■ WORK ORDER: What is the number of lines below that contain the string "equally"? Give it and nothing else.

■ MATERIAL TO PROCESS:
`src/qb_cfg.svh`:
```
// qb_cfg.svh: timing, burst and counter constants shared by both ends of the burst-of-four sram port
// assumes inclusion by bare name; one core_clk period stands for one half of the input clock pair
`ifndef QB_CFG_SVH
`define QB_CFG_SVH
`define QB_BURST 4
`define QB_CLK_NS 100
`define QB_DLL_STOP_NS 30
`define QB_DLL_STOP_CYC ((`QB_DLL_STOP_NS + `QB_CLK_NS - 1) / `QB_CLK_NS)
`define QB_DLL_LOCK_CYC 1024
`define QB_ZQ_CYC 1024
`define QB_CNT_W 11
`define QB_RD_TAP0 4
`define QB_RSR_W 8
`define QB_WSR_W 5
`endif

```
`src/qb_pkg.sv`:
```
// qb_pkg: types of the burst-of-four sram port
// assumes qb_cfg.svh is on the include path
`include "qb_cfg.svh"
package qb_pkg;
    typedef enum logic [1:0] {QB_IDLE, QB_RD, QB_WR} qb_port_e;
    typedef logic [`QB_CNT_W-1:0] qb_cnt_t;
endpackage : qb_pkg

```
`src/qb_if.sv`:
```
// qb_if: pins between memory controller and sram port
// assumes both ends share core_clk; q_oe low means q floats
`timescale 1ns/10ps
interface qb_if #(
    parameter int DW = 18,
    parameter int BW = 2,
    parameter int AW = 4
);
    logic k;
    logic k_n;
    logic c;
    logic c_n;
    logic [AW-1:0] addr;
    logic read_port_select_n;
    logic write_port_select_n;
    logic [DW-1:0] d;
    logic [BW-1:0] byte_write_select_n;
    logic [DW-1:0] q;
    logic q_oe;
    logic echo_clock;
    logic echo_clock_n;
    logic dll_off_n;
    modport mem (
        input k, k_n, c, c_n, addr, read_port_select_n, write_port_select_n, d, byte_write_select_n, dll_off_n,
        output q, q_oe, echo_clock, echo_clock_n
    );
    modport ctl (
        output k, k_n, c, c_n, addr, read_port_select_n, write_port_select_n, d, byte_write_select_n, dll_off_n,
        input q, q_oe, echo_clock, echo_clock_n
    );
endinterface : qb_if

```
`src/qb_sram_end.sv`:
```
// qb_sram_end: memory end of the burst-of-four port: burst sequencing, arbitration, forwarding, dll model
// assumes pins are synchronous to core_clk and the controller toggles k every core_clk
`timescale 1ns/10ps
`include "qb_cfg.svh"
module qb_sram_end
    import qb_pkg::*;
#(
    parameter int DW = 18,
    parameter int BW = 2,
    parameter int AW = 4
) (
    // clock and reset
    input wire logic core_clk,
    input wire logic sys_rst,
    // pins
    qb_if.mem pins,
    // status
    output logic dll_locked,
    output logic zq_cal
);
    localparam int LW = DW / BW;
    localparam int RW = `QB_BURST * DW;
    localparam int RL = `QB_BURST * BW;

    logic k_q_r, kn_q_r, c_q_r, cn_q_r;
    logic single_r, single_nxt, strap_r, strap_nxt;
    qb_port_e last_r, last_nxt;
    logic racc_v_r, racc_v_nxt, arm_v_r, arm_v_nxt;
    logic [AW-1:0] racc_a_r, racc_a_nxt, arm_a_r, arm_a_nxt, act_a_r, act_a_nxt;
    logic [2:0] act_cnt_r, act_cnt_nxt;
    logic [DW-1:0] q_r, q_nxt;
    logic q_oe_r, q_oe_nxt, cq_r, cq_nxt, cqn_r, cqn_nxt;
    logic wacc_v_r, wacc_v_nxt, wact_v_r, wact_v_nxt;
    logic [AW-1:0] wacc_a_r, wacc_a_nxt, wact_a_r, wact_a_nxt;
    logic [1:0] widx_r, widx_nxt, cidx;
    logic [RW-1:0] wb_d_r, wb_d_nxt;
    logic [RL-1:0] wb_m_r, wb_m_nxt;
    qb_cnt_t lock_cnt_r, lock_cnt_nxt, stop_cnt_r, stop_cnt_nxt, zq_cnt_r, zq_cnt_nxt;
    logic locked_r, locked_nxt, zq_cal_r, zq_cal_nxt;

    logic k_rise, kn_rise, oc_rise, ocn_rise, k_still;
    logic rd_go, wr_go, wstart, wcap, commit, emit_busy;
    logic [AW-1:0] emit_a;
    logic [1:0] emit_j;
    logic [RW-1:0] row;
    logic [DW-1:0] fwd;

    // edges of the input and output clock pairs
    assign k_rise = pins.k & ~k_q_r;
    assign kn_rise = pins.k_n & ~kn_q_r;
    assign oc_rise = single_r ? k_rise : (pins.c & ~c_q_r);
    assign ocn_rise = single_r ? kn_rise : (pins.c_n & ~cn_q_r);
    assign k_still = (pins.k == k_q_r);

    // selects only count at k rise; same port on consecutive rises is dropped
    assign rd_go = k_rise & ~pins.read_port_select_n & (last_r != QB_RD);
    assign wr_go = k_rise & ~pins.write_port_select_n & (last_r != QB_WR) & ~rd_go;

    assign wstart = k_rise & wacc_v_r;
    assign wcap = wact_v_r & (k_rise | kn_rise);
    assign cidx = wstart ? 2'h0 : widx_r;
    assign commit = ~wstart & wcap & (widx_r == 2'(`QB_BURST - 1));

    assign emit_busy = (act_cnt_r != 3'h0);
    assign emit_a = emit_busy ? act_a_r : arm_a_r;
    assign emit_j = emit_busy ? 2'(`QB_BURST - act_cnt_r) : 2'h0;

    qb_store #(.DW(DW), .BW(BW), .AW(AW)) u_store (
        .core_clk(core_clk),
        .wr_en(commit),
        .wr_addr(wact_a_r),
        .wr_data(wb_d_nxt),
        .wr_lane(wb_m_nxt),
        .rd_addr(emit_a),
        .rd_data(row)
    );

    // lanes already captured by an open write to the same row win over the array
    always_comb begin
        fwd = row[emit_j*DW +: DW];
        for (int l = 0; l < BW; l++) begin
            if (wact_v_r && wact_a_r == emit_a && wb_m_r[emit_j*BW + l]) begin
                fwd[l*LW +: LW] = wb_d_r[emit_j*DW + l*LW +: LW];
            end
        end
    end

    // read and write sequencing
    always_comb begin
        last_nxt = last_r;
        racc_v_nxt = racc_v_r;
        racc_a_nxt = racc_a_r;
        arm_v_nxt = arm_v_r;
        arm_a_nxt = arm_a_r;
        act_a_nxt = act_a_r;
        act_cnt_nxt = act_cnt_r;
        q_nxt = q_r;
        q_oe_nxt = q_oe_r;
        wacc_v_nxt = wacc_v_r;
        wacc_a_nxt = wacc_a_r;
        wact_v_nxt = wact_v_r;
        wact_a_nxt = wact_a_r;
        widx_nxt = widx_r;
        wb_d_nxt = wb_d_r;
        wb_m_nxt = wb_m_r;
        if (oc_rise | ocn_rise) begin
            if (emit_busy) begin
                q_nxt = fwd;
                q_oe_nxt = 1'b1;
                act_cnt_nxt = act_cnt_r - 3'h1;
            end else if (arm_v_r) begin
                q_nxt = fwd;
                q_oe_nxt = 1'b1;
                act_a_nxt = arm_a_r;
                act_cnt_nxt = 3'(`QB_BURST - 1);
                arm_v_nxt = 1'b0;
            end else if (oc_rise) begin
                q_oe_nxt = 1'b0;
            end
        end
        if (k_rise) begin
            last_nxt = rd_go ? QB_RD : (wr_go ? QB_WR : QB_IDLE);
            racc_v_nxt = rd_go;
            if (rd_go) begin
                racc_a_nxt = pins.addr;
            end
            if (racc_v_r) begin
                arm_v_nxt = 1'b1;
                arm_a_nxt = racc_a_r;
            end
            wacc_v_nxt = wr_go;
            if (wr_go) begin
                wacc_a_nxt = pins.addr;
            end
        end
        if (wstart) begin
            wact_v_nxt = 1'b1;
            wact_a_nxt = wacc_a_r;
            wb_m_nxt = '0;
        end
        if (wstart | wcap) begin
            wb_d_nxt[cidx*DW +: DW] = pins.d;
            wb_m_nxt[cidx*BW +: BW] = ~pins.byte_write_select_n;
            widx_nxt = cidx + 2'h1;
        end
        if (commit) begin
            wact_v_nxt = 1'b0;
        end
    end

    // dll lock, impedance timer, echo clocks, single clock strap
    always_comb begin
        single_nxt = single_r;
        strap_nxt = 1'b1;
        if (!strap_r) begin
            single_nxt = pins.c & pins.c_n;
        end
        stop_cnt_nxt = k_still ? stop_cnt_r + qb_cnt_t'(1) : '0;
        lock_cnt_nxt = lock_cnt_r;
        if (k_still && stop_cnt_nxt >= qb_cnt_t'(`QB_DLL_STOP_CYC)) begin
            stop_cnt_nxt = qb_cnt_t'(`QB_DLL_STOP_CYC);
            lock_cnt_nxt = '0;
        end else if (k_rise && lock_cnt_r != qb_cnt_t'(`QB_DLL_LOCK_CYC)) begin
            lock_cnt_nxt = lock_cnt_r + qb_cnt_t'(1);
        end
        // with the dll off the lock flag stays low; data timing is unchanged in this model
        locked_nxt = pins.dll_off_n & (lock_cnt_nxt == qb_cnt_t'(`QB_DLL_LOCK_CYC));
        zq_cnt_nxt = zq_cnt_r;
        zq_cal_nxt = 1'b0;
        if (k_rise) begin
            if (zq_cnt_r == qb_cnt_t'(`QB_ZQ_CYC - 1)) begin
                zq_cnt_nxt = '0;
                zq_cal_nxt = 1'b1;
            end else begin
                zq_cnt_nxt = zq_cnt_r + qb_cnt_t'(1);
            end
        end
        cq_nxt = single_r ? pins.k : pins.c;
        cqn_nxt = single_r ? pins.k_n : pins.c_n;
    end

    always_ff @(posedge core_clk) begin
        if (sys_rst) begin
            k_q_r <= 1'b0;
            kn_q_r <= 1'b0;
            c_q_r <= 1'b0;
            cn_q_r <= 1'b0;
            single_r <= 1'b0;
            strap_r <= 1'b0;
            last_r <= QB_IDLE;
            racc_v_r <= 1'b0;
            racc_a_r <= '0;
            arm_v_r <= 1'b0;
            arm_a_r <= '0;
            act_a_r <= '0;
            act_cnt_r <= 3'h0;
            q_r <= '0;
            q_oe_r <= 1'b0;
            wacc_v_r <= 1'b0;
            wacc_a_r <= '0;
            wact_v_r <= 1'b0;
            wact_a_r <= '0;
            widx_r <= 2'h0;
            wb_d_r <= '0;
            wb_m_r <= '0;
            lock_cnt_r <= '0;
            stop_cnt_r <= '0;
            locked_r <= 1'b0;
            zq_cnt_r <= '0;
            zq_cal_r <= 1'b0;
            cq_r <= 1'b0;
            cqn_r <= 1'b0;
        end else begin
            k_q_r <= pins.k;
            kn_q_r <= pins.k_n;
            c_q_r <= pins.c;
            cn_q_r <= pins.c_n;
            single_r <= single_nxt;
            strap_r <= strap_nxt;
            last_r <= last_nxt;
            racc_v_r <= racc_v_nxt;
            racc_a_r <= racc_a_nxt;
            arm_v_r <= arm_v_nxt;
            arm_a_r <= arm_a_nxt;
            act_a_r <= act_a_nxt;
            act_cnt_r <= act_cnt_nxt;
            q_r <= q_nxt;
            q_oe_r <= q_oe_nxt;
            wacc_v_r <= wacc_v_nxt;
            wacc_a_r <= wacc_a_nxt;
            wact_v_r <= wact_v_nxt;
            wact_a_r <= wact_a_nxt;
            widx_r <= widx_nxt;
            wb_d_r <= wb_d_nxt;
            wb_m_r <= wb_m_nxt;
            lock_cnt_r <= lock_cnt_nxt;
            stop_cnt_r <= stop_cnt_nxt;
            locked_r <= locked_nxt;
            zq_cnt_r <= zq_cnt_nxt;
            zq_cal_r <= zq_cal_nxt;
            cq_r <= cq_nxt;
            cqn_r <= cqn_nxt;
        end
    end

    assign pins.q = q_r;
    assign pins.q_oe = q_oe_r;
    assign pins.echo_clock = cq_r;
    assign pins.echo_clock_n = cqn_r;
    assign dll_locked = locked_r;
    assign zq_cal = zq_cal_r;
endmodule : qb_sram_end

```
`src/qb_store.sv`:
```
// qb_store: flip-flop array, one row of four words per address, lane-masked commit
// assumes the caller holds rd_addr steady for the fetch it wants; fetch is combinational
`timescale 1ns/10ps
`include "qb_cfg.svh"
module qb_store #(
    parameter int DW = 18,
    parameter int BW = 2,
    parameter int AW = 4
) (
    // clock
    input wire logic core_clk,
    // commit side
    input wire logic wr_en,
    input wire logic [AW-1:0] wr_addr,
    input wire logic [`QB_BURST*DW-1:0] wr_data,
    input wire logic [`QB_BURST*BW-1:0] wr_lane,
    // fetch side
    input wire logic [AW-1:0] rd_addr,
    output logic [`QB_BURST*DW-1:0] rd_data
);
    localparam int LW = DW / BW;
    localparam int RL = `QB_BURST * BW;
    logic [`QB_BURST*DW-1:0] row [2**AW];

    for (genvar e = 0; e < 2**AW; e++) begin : g_row
        always_ff @(posedge core_clk) begin
            if (wr_en && wr_addr == AW'(e)) begin
                for (int l = 0; l < RL; l++) begin
                    if (wr_lane[l]) begin
                        row[e][l*LW +: LW] <= wr_data[l*LW +: LW];
                    end
                end
            end
        end
    end

    assign rd_data = row[rd_addr];
endmodule : qb_store

```
`src/flat_wrapper.sv`:
```
// flat-port wrapper written by rule: the top's interface ports become plain ports
module qb_sram_end_flat import qb_pkg::*;
#(
    parameter int DW = 18,
    parameter int BW = 2,
    parameter int AW = 4
)
  (core_clk, sys_rst, dll_locked, zq_cal, pins_k, pins_k_n, pins_c, pins_c_n, pins_addr, pins_read_port_select_n, pins_write_port_select_n, pins_d, pins_byte_write_select_n, pins_dll_off_n, pins_q, pins_q_oe, pins_echo_clock, pins_echo_clock_n);
  qb_if #(.DW(DW), .BW(BW), .AW(AW)) pins_i ();
  input wire logic core_clk;
  input wire logic sys_rst;
  output logic dll_locked;
  output logic zq_cal;
  input wire logic [$bits(pins_i.k)-1:0] pins_k;
  input wire logic [$bits(pins_i.k_n)-1:0] pins_k_n;
  input wire logic [$bits(pins_i.c)-1:0] pins_c;
  input wire logic [$bits(pins_i.c_n)-1:0] pins_c_n;
  input wire logic [$bits(pins_i.addr)-1:0] pins_addr;
  input wire logic [$bits(pins_i.read_port_select_n)-1:0] pins_read_port_select_n;
  input wire logic [$bits(pins_i.write_port_select_n)-1:0] pins_write_port_select_n;
  input wire logic [$bits(pins_i.d)-1:0] pins_d;
  input wire logic [$bits(pins_i.byte_write_select_n)-1:0] pins_byte_write_select_n;
  input wire logic [$bits(pins_i.dll_off_n)-1:0] pins_dll_off_n;
  output wire logic [$bits(pins_i.q)-1:0] pins_q;
  output wire logic [$bits(pins_i.q_oe)-1:0] pins_q_oe;
  output wire logic [$bits(pins_i.echo_clock)-1:0] pins_echo_clock;
  output wire logic [$bits(pins_i.echo_clock_n)-1:0] pins_echo_clock_n;
  assign pins_i.k = pins_k;
  assign pins_i.k_n = pins_k_n;
  assign pins_i.c = pins_c;
  assign pins_i.c_n = pins_c_n;
  assign pins_i.addr = pins_addr;
  assign pins_i.read_port_select_n = pins_read_port_select_n;
  assign pins_i.write_port_select_n = pins_write_port_select_n;
  assign pins_i.d = pins_d;
  assign pins_i.byte_write_select_n = pins_byte_write_select_n;
  assign pins_i.dll_off_n = pins_dll_off_n;
  assign pins_q = pins_i.q;
  assign pins_q_oe = pins_i.q_oe;
  assign pins_echo_clock = pins_i.echo_clock;
  assign pins_echo_clock_n = pins_i.echo_clock_n;
  qb_sram_end #(.DW(DW), .BW(BW), .AW(AW)) u_core (.core_clk(core_clk), .sys_rst(sys_rst), .pins(pins_i), .dll_locked(dll_locked), .zq_cal(zq_cal));
endmodule
```
`config.mk`:
```
export PLATFORM = sky130hd
export DESIGN_NAME = qb_sram_end_flat
export DESIGN_NICKNAME = d
export VERILOG_FILES = /design/src/qb_pkg.sv /design/src/qb_if.sv /design/src/qb_sram_end.sv /design/src/qb_store.sv /design/src/flat_wrapper.sv
export VERILOG_INCLUDE_DIRS = /design/src /design/src/src
export SDC_FILE = /design/constraint.sdc
export NUM_CORES = 2
export LEC_CHECK = 0
export BUFFER_PORTS_ARGS = -buffer_cell sky130_fd_sc_hd__buf_2
export CAP_MARGIN = 20
export CORE_AREA = 2 2 394 396
export DETAILED_ROUTE_END_ITERATION = 10
export DIE_AREA = 0 0 396 398
export PLACE_DENSITY = 0.49
export SLEW_MARGIN = 20
export SYNTH_ARGS = -nofsm -noshare
export SYNTH_HDL_FRONTEND = slang
export SYNTH_HIERARCHICAL = 1
export SYNTH_SLANG_ARGS = --single-unit
export TNS_END_PERCENT = 50
```
`constraint.sdc`:
```
create_clock -name core_clk -period 4.8 [get_ports core_clk]
set_clock_uncertainty 0.1 [all_clocks]
set_input_delay 0.24 -clock core_clk [delete_from_list [all_inputs] [get_ports core_clk]]
set_output_delay 0.24 -clock core_clk [all_outputs]
set_load 0.005 [all_outputs]
```
# == After elaboration in Yosys (flattened, before gate mapping) ==
# Memory sizes are Yosys's and may differ from the RTL's.
# Cells that the tools add are included.
# op_classes
add_sub_neg,10
multipliers,2
magnitude_cmp,3
n_eq_ne,23
n_shift,7
n_mux,347
bitwise,29
n_reduce_logical,49
# op_table
op,n
2-to-1 mux 72 bit,16
OR reduction 72 bit,15
2-to-1 mux 1 bit,280
2-to-1 mux 8 bit,17
bitwise mux 72 bit,1
variable shift 18 x 34 -> 72 bit (first input constant),1
indexed part select 18 x 34 -> 72 bit,1
indexed part select 72 x 33 -> 9 bit,1
indexed part select 72 x 8 -> 18 bit,1
indexed part select 72 x 8 -> 9 bit,1
2-to-1 mux 4 bit,16
2-to-1 mux 11 bit,4
2-to-1 mux 18 bit,2
negator 3 -> 34 bit,1
negator 7 -> 34 bit,1
variable shift 2 x 34 -> 8 bit (first input constant),1
indexed part select 2 x 34 -> 8 bit,1
adder 11 x 1 -> 11 bit (second input constant),3
== test 4 bit (second input constant),8
less-than comparator 32 x 4 -> 1 bit (second input constant),1
logical AND 1 bit,21
2-to-1 mux 9 bit,2
== test 4 x 3 -> 1 bit (second input constant),4
bitwise AND 1 bit,15
other kinds (32),56
# totals
reg_bits,173
ramBits,1152
output_inout_bits,23
elab_cells,501
mem_count,1
# memory_table
name,depth,width,rd,rd_ports_with_merged_regs,write_ports,line,source
u_core.u_store.row,16,72,1,0,1,qb_store.sv:23,logic [`QB_BURST*DW-1:0] row [2**AW];

# == Longest topological paths before layout ==
# logic_depth
ltp_word,27
ltp_mapped,19
ltp_nobuf,12

# == Hierarchy ==
# Netlist, hierarchy kept.
# by_module_without_submodules
mod,n_inst,cells_each,area_each_um2,seq_area_each_um2
qb_store,1,1918,43973.4,34593.2
qb_sram_end,1,1025,9276.4,3423.3

# == Least setup slack after synthesis ==
# Ideal clock, no wire load.
# synth_timing
kind,flip-flop to flip-flop
startpoint,reg u_core.act_cnt_r[0]
endpoint,reg u_core.q_r[10] (netlist: u_core/pins.q[10])
arrival_time_ns,3.728
t_required_ns,4.575
path_slack_ns,0.847
stages_incl_launch_ff,19
n_path_buf,7
synth_period_minus_slack_ns,3.953
path_cell_list,dfxtp_1 -> buf_2 -> buf_4 -> buf_4 -> inv_1 -> ha_1 -> ha_1 -> buf_4 -> mux2i_1 -> inv_1 -> buf_2 -> clkbuf_1 -> buf_2 -> mux4_2 -> a22oi_1 -> nand2_1 -> mux4_2 -> a211oi_1 -> a211oi_1
# synth_via
word_cells_on_any_way,20
classes_between,3 x add/sub; 1 x mul; 1 x eq/ne; 2 x shift; 7 x mux; 5 x reduce/logical; 1 x memory
# synth_lines
item,line,source
"start, declared",qb_sram_end.sv:30,"logic [2:0] act_cnt_r, act_cnt_nxt;"
"start signal, assigned",qb_sram_end.sv:226,act_cnt_r <= act_cnt_nxt;
nonzero test 3 bit *,qb_sram_end.sv:64,assign emit_busy = (act_cnt_r != 3'h0);
2-to-1 mux 4 bit *,qb_sram_end.sv:65,assign emit_a = emit_busy ? act_a_r : arm_a_r;
via u_core.emit_a[1],qb_sram_end.sv:43,logic [AW-1:0] emit_a;
memory (16 x 72 bit) *,-,
via u_core.row[10],qb_sram_end.sv:45,logic [RW-1:0] row;
indexed part select 72 x 8 -> 18 bit *,qb_sram_end.sv:80,fwd = row[emit_j*DW +: DW];
2-to-1 mux 9 bit *,qb_sram_end.sv:82,if (wact_v_r && wact_a_r == emit_a && wb_m_r[emit_j*BW + l]) begin
2-to-1 mux 18 bit,qb_sram_end.sv:111,end else if (arm_v_r) begin
2-to-1 mux 18 bit *,qb_sram_end.sv:107,if (emit_busy) begin
"end signal, assigned",qb_sram_end.sv:227,q_r <= q_nxt;
"end, declared",qb_sram_end.sv:31,"logic [DW-1:0] q_r, q_nxt;"
# Mark *: on every way through the listed nets, which the timed path passes. The rest lies on a longest branch. The select of a mux whose other input is x is not followed.
# A chain may end at the register's enable or synchronous reset.

# == Worst setup path after layout ==
# layout_timing
startpoint,reg u_core.k_q_r
endpoint,"mem u_core/u_store/row[7][24] (netlist name), enable pin"
# layout_via
word_cells_on_any_way,327
classes_between,1 x add/sub; 2 x shift; 284 x mux; 9 x bitwise; 31 x reduce/logical
# layout_lines
item,line,source
"start, declared",qb_sram_end.sv:25,"logic k_q_r, kn_q_r, c_q_r, cn_q_r;"
"start signal, assigned",qb_sram_end.sv:214,k_q_r <= pins.k;
inverter 1 bit *,qb_sram_end.sv:49,assign k_rise = pins.k & ~k_q_r;
bitwise AND 1 bit *,qb_sram_end.sv:49,
via u_core.k_rise,qb_sram_end.sv:41,"logic k_rise, kn_rise, oc_rise, ocn_rise, k_still;"
bitwise OR 1 bit / bitwise AND 1 bit (equally long branches),"qb_sram_end.sv:60, qb_sram_end.sv:59",
bitwise AND 1 bit / inverter 1 bit (equally long branches),"qb_sram_end.sv:60, qb_sram_end.sv:62",
bitwise AND 1 bit * (2 in series),qb_sram_end.sv:62,assign commit = ~wstart & wcap & (widx_r == 2'(`QB_BURST - 1));
via u_core.commit,qb_sram_end.sv:42,"logic rd_go, wr_go, wstart, wcap, commit, emit_busy;"
logical AND 1 bit,qb_store.sv:27,if (wr_en && wr_addr == AW'(e)) begin
2-to-1 mux 1 bit,qb_store.sv:27,
2-to-1 mux 1 bit (implied by the code),qb_store.sv:30,row[e][l*LW +: LW] <= wr_data[l*LW +: LW];
OR reduction 72 bit (no line),-,
2-to-1 mux 4 bit (no line) / 2-to-1 mux 8 bit (equally long branches) (15 in series),-,
"end, declared",qb_store.sv:23,
# Mark *: on every way through the listed nets, which the timed path passes. The rest lies on a longest branch.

■ TASK ANSWER: 3